Saved data entries:
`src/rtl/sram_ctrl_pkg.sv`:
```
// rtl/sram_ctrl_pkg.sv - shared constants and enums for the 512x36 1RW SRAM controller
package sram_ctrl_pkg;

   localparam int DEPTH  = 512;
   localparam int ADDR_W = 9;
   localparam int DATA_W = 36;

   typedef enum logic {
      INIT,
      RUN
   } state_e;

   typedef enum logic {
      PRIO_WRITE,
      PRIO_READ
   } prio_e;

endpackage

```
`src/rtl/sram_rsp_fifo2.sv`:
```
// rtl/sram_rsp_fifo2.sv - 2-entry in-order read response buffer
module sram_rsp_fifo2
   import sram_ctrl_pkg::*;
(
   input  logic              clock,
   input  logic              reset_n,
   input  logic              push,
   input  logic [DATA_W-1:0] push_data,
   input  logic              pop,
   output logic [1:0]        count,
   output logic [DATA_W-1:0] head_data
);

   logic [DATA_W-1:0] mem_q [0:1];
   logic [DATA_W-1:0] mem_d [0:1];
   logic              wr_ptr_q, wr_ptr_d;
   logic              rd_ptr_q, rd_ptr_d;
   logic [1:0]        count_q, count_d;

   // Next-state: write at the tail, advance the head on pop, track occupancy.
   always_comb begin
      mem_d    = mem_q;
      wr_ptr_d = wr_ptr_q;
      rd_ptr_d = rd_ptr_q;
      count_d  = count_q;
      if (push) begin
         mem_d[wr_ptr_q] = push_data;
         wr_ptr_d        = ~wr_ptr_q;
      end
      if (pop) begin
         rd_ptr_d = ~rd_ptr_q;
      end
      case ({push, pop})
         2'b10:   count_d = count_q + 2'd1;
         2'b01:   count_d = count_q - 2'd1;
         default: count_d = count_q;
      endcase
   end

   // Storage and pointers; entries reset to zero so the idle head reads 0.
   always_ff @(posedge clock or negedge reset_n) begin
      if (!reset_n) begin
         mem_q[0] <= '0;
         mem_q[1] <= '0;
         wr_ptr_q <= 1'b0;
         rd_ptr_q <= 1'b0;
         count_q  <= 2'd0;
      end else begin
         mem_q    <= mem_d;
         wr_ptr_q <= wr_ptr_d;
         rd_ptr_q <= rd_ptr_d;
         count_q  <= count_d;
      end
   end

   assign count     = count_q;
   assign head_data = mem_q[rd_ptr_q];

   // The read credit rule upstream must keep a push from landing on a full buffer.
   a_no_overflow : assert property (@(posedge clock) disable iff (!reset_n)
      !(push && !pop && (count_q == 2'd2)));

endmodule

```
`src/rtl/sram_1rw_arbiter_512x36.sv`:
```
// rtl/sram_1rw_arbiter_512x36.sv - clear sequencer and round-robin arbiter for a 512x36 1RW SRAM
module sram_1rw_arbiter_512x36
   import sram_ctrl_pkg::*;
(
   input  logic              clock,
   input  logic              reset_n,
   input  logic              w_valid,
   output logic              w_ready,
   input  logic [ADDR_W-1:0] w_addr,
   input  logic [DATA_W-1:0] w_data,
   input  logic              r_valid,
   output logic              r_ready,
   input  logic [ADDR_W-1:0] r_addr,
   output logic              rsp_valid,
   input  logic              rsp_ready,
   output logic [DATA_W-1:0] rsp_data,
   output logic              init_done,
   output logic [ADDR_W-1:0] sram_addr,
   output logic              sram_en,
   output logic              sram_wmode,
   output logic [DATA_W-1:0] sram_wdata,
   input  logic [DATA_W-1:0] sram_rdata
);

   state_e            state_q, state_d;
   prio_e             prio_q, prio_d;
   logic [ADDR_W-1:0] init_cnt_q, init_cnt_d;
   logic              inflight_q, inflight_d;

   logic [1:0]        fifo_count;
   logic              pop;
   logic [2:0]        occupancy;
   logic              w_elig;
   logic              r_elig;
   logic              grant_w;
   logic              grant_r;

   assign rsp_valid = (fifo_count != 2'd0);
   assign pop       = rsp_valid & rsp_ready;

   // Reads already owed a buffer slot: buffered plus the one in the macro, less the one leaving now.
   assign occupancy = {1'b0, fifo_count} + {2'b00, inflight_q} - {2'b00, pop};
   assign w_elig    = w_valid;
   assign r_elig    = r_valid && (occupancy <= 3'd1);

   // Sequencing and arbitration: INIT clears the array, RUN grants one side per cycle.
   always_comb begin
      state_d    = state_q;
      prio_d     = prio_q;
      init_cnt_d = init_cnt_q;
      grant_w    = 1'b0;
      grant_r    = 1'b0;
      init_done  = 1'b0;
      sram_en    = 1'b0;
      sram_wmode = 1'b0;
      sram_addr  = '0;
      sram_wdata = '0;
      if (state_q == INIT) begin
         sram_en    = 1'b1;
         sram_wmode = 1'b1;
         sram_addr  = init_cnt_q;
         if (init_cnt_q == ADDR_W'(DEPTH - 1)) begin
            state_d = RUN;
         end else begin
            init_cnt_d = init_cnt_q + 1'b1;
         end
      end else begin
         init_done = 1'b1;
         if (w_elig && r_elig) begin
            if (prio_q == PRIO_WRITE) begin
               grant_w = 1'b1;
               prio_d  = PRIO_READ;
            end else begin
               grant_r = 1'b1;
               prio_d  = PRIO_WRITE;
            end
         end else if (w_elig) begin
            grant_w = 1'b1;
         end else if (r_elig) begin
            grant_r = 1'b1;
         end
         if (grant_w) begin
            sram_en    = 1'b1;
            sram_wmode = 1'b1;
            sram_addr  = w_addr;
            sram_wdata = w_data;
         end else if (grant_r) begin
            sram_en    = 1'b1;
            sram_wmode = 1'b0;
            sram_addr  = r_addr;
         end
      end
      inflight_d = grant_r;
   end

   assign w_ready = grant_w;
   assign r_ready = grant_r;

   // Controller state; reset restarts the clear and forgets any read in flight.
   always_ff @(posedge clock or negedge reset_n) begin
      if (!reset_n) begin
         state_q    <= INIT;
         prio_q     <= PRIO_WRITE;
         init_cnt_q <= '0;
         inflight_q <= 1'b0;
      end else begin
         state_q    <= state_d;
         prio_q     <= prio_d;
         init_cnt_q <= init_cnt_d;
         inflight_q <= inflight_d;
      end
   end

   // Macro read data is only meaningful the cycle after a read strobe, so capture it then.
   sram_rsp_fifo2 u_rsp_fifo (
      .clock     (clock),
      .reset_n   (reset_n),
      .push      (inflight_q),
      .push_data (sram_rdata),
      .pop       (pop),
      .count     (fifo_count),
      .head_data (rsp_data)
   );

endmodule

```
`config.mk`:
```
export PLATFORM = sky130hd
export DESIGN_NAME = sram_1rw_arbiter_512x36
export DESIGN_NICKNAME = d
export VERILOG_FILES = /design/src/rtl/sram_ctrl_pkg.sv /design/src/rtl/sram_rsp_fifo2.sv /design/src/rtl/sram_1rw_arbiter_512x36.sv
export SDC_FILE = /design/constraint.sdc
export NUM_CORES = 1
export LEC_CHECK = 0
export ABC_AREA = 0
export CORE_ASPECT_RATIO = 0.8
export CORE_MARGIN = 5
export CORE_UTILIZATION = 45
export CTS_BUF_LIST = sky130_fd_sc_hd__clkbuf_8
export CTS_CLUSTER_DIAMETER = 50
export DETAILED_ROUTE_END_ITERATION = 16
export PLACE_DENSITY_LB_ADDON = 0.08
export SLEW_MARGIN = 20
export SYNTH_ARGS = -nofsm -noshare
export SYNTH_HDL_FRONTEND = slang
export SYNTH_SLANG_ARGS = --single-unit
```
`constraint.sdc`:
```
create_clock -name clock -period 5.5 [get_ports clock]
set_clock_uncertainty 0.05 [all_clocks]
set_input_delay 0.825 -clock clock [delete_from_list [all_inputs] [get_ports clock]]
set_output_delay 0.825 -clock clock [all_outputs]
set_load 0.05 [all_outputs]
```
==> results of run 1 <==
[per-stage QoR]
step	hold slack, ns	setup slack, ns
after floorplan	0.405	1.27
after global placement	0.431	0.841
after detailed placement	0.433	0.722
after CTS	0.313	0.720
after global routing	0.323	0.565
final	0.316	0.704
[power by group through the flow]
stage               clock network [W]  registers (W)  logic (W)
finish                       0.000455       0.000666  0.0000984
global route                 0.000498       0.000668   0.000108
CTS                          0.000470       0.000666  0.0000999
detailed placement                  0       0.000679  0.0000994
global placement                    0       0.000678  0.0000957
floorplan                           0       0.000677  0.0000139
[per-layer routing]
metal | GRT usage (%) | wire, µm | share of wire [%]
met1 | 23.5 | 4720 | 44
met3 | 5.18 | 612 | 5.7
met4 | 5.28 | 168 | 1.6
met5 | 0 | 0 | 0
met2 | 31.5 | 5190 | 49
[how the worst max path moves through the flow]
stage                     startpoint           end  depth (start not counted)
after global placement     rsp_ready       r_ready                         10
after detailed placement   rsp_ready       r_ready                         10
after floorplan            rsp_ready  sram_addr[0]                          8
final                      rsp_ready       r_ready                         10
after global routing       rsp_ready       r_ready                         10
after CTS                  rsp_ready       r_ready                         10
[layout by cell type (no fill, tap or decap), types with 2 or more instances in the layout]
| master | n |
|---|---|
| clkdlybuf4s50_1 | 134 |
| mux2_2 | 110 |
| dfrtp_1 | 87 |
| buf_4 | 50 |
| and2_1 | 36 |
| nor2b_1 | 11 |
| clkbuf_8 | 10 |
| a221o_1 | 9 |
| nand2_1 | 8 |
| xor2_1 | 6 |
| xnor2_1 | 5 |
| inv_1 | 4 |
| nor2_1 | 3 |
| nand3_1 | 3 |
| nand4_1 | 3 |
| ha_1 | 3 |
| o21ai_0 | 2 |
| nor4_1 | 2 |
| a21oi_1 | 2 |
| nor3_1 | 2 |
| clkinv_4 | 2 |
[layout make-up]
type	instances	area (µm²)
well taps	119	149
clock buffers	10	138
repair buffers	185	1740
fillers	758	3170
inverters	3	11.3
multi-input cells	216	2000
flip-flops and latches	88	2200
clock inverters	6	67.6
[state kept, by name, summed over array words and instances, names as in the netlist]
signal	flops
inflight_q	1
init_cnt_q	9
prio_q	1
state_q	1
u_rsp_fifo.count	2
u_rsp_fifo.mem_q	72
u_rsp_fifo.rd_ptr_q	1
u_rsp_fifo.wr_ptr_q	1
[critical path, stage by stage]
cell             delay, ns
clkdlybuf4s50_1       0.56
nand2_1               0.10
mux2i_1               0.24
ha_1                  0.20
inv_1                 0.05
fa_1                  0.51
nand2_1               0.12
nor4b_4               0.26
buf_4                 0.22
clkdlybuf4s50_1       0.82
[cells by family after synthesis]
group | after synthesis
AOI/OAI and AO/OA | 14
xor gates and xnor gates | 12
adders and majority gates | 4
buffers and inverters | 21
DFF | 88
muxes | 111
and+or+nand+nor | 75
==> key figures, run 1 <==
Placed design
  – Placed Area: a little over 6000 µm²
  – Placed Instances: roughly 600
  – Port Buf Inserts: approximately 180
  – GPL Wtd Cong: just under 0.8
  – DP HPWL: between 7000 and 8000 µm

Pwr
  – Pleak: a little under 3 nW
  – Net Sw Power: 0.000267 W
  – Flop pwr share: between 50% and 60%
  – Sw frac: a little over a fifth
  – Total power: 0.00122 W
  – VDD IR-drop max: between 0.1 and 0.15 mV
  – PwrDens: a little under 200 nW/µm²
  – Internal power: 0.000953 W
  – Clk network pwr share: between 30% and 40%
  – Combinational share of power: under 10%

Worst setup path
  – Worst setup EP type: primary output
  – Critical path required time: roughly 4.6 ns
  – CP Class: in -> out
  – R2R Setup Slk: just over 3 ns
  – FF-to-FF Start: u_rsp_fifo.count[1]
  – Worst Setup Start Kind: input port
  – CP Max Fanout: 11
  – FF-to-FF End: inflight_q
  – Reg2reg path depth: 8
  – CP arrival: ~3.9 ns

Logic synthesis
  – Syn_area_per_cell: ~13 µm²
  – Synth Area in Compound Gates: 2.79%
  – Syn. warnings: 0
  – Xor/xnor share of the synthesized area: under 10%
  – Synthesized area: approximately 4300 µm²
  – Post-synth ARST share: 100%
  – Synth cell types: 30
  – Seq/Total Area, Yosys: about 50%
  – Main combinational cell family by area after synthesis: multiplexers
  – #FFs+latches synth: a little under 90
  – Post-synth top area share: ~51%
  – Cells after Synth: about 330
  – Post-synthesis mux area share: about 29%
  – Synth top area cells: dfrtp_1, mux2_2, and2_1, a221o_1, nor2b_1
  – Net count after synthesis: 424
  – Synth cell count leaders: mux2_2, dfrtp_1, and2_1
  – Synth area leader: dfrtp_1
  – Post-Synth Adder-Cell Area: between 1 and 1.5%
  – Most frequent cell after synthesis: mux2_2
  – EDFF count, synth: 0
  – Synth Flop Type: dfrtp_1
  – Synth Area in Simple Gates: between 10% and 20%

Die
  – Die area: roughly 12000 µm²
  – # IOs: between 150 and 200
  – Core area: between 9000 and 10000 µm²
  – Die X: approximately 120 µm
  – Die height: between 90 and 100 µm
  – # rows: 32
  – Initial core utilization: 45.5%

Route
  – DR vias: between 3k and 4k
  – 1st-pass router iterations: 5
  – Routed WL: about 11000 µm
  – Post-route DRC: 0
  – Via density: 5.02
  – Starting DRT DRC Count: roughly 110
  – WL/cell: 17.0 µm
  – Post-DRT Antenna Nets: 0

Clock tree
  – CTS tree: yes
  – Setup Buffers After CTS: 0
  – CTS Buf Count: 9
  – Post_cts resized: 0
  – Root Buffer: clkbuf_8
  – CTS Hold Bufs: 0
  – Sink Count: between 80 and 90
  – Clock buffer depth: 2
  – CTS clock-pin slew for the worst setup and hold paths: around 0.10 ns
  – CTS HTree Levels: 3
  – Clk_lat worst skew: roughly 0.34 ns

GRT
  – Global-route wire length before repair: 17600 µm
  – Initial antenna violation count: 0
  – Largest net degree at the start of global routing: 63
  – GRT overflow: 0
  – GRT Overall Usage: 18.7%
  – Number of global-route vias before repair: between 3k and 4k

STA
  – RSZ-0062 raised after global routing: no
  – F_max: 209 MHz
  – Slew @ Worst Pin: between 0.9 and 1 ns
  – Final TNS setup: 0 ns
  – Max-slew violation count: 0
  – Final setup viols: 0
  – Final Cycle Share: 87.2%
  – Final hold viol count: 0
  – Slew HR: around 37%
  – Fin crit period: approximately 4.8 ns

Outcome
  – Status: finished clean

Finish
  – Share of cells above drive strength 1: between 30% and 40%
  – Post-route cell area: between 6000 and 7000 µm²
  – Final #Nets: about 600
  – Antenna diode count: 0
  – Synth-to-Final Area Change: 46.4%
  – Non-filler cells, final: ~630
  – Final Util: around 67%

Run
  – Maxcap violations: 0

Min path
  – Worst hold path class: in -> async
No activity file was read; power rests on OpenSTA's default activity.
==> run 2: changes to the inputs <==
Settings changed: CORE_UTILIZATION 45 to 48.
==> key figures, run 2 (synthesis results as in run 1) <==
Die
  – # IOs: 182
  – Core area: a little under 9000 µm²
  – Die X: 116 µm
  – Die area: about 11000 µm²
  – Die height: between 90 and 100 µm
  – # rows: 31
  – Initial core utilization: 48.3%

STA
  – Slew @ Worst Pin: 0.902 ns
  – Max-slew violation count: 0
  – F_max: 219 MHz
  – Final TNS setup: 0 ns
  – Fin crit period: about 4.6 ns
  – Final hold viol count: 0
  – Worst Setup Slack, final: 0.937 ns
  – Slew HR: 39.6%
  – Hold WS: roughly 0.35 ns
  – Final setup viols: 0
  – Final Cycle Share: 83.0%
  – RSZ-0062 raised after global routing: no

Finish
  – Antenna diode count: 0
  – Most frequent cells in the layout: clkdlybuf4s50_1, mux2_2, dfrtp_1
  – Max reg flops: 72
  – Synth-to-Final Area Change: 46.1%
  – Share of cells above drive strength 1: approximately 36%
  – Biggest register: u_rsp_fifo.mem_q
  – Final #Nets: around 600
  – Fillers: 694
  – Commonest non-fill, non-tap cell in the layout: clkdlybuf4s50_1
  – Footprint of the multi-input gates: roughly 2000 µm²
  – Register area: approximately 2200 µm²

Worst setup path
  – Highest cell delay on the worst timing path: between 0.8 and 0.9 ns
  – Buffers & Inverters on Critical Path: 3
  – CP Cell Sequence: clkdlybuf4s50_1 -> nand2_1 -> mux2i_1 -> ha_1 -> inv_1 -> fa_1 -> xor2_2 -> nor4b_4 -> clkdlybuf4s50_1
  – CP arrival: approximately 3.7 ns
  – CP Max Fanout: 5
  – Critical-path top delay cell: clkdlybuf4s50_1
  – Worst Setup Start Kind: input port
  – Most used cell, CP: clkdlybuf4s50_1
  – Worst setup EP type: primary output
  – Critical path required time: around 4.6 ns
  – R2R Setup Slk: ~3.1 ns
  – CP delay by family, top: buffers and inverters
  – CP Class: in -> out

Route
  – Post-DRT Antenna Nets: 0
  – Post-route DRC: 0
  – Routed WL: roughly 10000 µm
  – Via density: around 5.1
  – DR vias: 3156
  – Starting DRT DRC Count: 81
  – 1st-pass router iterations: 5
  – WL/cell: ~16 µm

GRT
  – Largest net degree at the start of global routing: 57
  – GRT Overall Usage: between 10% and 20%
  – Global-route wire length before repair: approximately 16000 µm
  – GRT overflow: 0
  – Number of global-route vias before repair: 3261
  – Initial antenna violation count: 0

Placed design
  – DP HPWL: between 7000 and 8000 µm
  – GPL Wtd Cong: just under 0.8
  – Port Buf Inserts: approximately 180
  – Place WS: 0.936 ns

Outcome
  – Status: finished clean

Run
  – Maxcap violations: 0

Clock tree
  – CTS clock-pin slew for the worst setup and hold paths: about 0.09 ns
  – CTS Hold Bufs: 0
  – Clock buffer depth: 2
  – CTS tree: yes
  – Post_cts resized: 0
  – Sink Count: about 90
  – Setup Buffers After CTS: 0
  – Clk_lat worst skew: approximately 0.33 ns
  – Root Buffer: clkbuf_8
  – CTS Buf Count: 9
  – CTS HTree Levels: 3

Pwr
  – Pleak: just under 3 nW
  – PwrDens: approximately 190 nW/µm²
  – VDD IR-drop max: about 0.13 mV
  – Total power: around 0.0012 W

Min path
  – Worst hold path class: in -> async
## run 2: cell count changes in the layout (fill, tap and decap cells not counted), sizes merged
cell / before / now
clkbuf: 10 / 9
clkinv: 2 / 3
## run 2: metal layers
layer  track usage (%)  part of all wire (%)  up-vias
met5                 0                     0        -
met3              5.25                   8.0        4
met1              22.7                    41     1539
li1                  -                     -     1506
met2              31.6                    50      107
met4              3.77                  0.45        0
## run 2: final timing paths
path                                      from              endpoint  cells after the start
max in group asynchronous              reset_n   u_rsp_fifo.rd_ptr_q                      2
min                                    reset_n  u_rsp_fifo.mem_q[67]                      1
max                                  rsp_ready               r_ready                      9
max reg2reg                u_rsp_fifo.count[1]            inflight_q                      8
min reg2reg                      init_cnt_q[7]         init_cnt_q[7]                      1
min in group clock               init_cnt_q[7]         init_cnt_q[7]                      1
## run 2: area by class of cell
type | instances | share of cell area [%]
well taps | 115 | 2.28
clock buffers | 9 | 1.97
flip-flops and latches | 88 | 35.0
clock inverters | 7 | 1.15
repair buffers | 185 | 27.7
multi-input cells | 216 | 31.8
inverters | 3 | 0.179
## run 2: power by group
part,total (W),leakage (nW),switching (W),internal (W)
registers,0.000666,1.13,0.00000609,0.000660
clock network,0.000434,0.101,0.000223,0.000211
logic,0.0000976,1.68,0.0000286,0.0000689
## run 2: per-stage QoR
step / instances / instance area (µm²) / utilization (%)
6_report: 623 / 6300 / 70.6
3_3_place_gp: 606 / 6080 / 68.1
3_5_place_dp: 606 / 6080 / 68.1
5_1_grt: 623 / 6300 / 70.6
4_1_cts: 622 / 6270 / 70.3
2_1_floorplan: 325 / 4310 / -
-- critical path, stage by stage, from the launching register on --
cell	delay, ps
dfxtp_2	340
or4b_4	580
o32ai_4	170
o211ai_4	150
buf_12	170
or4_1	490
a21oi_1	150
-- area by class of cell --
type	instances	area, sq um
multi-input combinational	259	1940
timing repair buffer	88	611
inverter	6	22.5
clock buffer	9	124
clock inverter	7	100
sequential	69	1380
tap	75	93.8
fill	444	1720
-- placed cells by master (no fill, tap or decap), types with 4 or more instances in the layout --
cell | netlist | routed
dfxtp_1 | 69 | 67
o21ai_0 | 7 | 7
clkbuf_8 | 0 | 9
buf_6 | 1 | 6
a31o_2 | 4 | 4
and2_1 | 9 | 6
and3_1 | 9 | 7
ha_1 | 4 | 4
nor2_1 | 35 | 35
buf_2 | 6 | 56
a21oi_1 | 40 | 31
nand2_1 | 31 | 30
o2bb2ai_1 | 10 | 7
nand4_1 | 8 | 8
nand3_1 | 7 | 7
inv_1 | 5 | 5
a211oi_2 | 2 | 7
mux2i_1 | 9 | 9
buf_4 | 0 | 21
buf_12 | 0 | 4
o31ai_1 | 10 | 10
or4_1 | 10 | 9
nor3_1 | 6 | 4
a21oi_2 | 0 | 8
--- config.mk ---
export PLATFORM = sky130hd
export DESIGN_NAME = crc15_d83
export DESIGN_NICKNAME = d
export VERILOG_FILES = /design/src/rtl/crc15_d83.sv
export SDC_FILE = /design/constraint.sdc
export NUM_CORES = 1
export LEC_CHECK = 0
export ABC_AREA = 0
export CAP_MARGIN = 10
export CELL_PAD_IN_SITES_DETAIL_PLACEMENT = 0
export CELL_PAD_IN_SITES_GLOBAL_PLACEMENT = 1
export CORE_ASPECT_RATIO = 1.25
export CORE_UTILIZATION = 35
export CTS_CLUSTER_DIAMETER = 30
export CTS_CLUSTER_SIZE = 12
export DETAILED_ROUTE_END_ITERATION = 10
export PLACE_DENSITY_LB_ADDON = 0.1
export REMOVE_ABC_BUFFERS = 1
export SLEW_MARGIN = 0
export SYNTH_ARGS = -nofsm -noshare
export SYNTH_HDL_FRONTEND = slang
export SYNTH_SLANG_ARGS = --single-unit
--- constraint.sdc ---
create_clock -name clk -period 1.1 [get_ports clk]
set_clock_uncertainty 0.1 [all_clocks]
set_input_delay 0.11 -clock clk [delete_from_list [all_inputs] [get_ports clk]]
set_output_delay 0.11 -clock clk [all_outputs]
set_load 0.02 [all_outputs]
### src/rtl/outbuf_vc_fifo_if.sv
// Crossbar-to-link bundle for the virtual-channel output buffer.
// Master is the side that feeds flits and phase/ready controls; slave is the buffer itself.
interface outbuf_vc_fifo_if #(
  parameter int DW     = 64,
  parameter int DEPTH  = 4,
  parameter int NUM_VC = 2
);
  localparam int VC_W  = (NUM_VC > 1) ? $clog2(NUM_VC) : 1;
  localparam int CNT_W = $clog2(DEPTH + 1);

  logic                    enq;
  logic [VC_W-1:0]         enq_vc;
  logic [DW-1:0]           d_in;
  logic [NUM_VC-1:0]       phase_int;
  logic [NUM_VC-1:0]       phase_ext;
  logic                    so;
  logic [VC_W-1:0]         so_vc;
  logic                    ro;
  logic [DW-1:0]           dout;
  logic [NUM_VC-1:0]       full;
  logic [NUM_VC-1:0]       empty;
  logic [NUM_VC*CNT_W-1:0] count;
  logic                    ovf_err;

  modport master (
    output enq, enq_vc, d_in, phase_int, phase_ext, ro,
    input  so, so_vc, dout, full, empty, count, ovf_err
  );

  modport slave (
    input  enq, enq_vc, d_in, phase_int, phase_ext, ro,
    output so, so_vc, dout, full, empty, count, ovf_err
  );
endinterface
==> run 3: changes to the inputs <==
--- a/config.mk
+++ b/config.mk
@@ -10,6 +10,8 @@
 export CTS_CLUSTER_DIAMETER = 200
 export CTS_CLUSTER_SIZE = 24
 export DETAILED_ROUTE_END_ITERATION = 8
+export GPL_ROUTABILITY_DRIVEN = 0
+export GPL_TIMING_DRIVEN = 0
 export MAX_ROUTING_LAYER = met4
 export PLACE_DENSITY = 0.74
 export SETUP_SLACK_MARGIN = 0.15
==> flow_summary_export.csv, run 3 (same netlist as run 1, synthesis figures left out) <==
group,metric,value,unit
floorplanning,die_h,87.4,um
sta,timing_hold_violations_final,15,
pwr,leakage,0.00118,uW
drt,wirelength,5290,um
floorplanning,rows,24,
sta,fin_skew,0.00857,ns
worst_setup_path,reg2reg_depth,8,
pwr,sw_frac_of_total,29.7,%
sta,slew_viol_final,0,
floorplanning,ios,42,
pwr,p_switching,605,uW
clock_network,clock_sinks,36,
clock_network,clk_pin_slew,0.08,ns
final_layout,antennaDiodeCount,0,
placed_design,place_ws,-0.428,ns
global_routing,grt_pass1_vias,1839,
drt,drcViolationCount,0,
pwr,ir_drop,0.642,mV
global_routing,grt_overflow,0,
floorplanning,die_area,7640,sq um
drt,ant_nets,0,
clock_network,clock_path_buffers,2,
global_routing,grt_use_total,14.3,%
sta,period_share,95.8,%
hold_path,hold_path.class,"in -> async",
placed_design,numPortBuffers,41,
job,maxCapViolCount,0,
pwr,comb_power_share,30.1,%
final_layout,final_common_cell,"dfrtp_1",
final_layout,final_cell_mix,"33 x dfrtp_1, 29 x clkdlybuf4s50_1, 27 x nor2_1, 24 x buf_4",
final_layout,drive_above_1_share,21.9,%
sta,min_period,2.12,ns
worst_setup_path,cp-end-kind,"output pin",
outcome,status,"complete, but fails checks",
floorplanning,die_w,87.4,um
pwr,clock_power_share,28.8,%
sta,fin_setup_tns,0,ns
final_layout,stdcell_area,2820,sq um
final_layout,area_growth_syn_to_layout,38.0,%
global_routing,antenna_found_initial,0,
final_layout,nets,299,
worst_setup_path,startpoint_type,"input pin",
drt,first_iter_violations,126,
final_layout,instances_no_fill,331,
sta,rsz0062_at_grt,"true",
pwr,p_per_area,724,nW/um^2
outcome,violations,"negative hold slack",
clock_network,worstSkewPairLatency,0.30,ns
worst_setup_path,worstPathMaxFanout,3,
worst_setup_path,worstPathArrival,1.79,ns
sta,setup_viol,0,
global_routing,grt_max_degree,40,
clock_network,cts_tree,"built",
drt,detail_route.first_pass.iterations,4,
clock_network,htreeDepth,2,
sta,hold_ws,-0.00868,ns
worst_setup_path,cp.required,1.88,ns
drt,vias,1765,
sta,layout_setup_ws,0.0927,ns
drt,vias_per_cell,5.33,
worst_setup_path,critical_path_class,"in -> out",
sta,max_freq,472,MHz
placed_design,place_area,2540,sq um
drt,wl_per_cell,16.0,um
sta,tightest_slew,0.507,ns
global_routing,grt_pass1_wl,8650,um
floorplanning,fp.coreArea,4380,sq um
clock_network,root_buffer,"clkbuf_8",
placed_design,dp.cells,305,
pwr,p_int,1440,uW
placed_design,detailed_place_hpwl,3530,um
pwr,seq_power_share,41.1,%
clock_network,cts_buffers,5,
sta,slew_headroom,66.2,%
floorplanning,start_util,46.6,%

> [Assigned task]: Please transcribe only the lines in the records above running from the line that has "-- area by class" through the line that has "nor3_1 | 6 | 4", both included, exactly as they appear.

> [Answer section]:
-- area by class of cell --
type	instances	area, sq um
multi-input combinational	259	1940
timing repair buffer	88	611
inverter	6	22.5
clock buffer	9	124
clock inverter	7	100
sequential	69	1380
tap	75	93.8
fill	444	1720
-- placed cells by master (no fill, tap or decap), types with 4 or more instances in the layout --
cell | netlist | routed
dfxtp_1 | 69 | 67
o21ai_0 | 7 | 7
clkbuf_8 | 0 | 9
buf_6 | 1 | 6
a31o_2 | 4 | 4
and2_1 | 9 | 6
and3_1 | 9 | 7
ha_1 | 4 | 4
nor2_1 | 35 | 35
buf_2 | 6 | 56
a21oi_1 | 40 | 31
nand2_1 | 31 | 30
o2bb2ai_1 | 10 | 7
nand4_1 | 8 | 8
nand3_1 | 7 | 7
inv_1 | 5 | 5
a211oi_2 | 2 | 7
mux2i_1 | 9 | 9
buf_4 | 0 | 21
buf_12 | 0 | 4
o31ai_1 | 10 | 10
or4_1 | 10 | 9
nor3_1 | 6 | 4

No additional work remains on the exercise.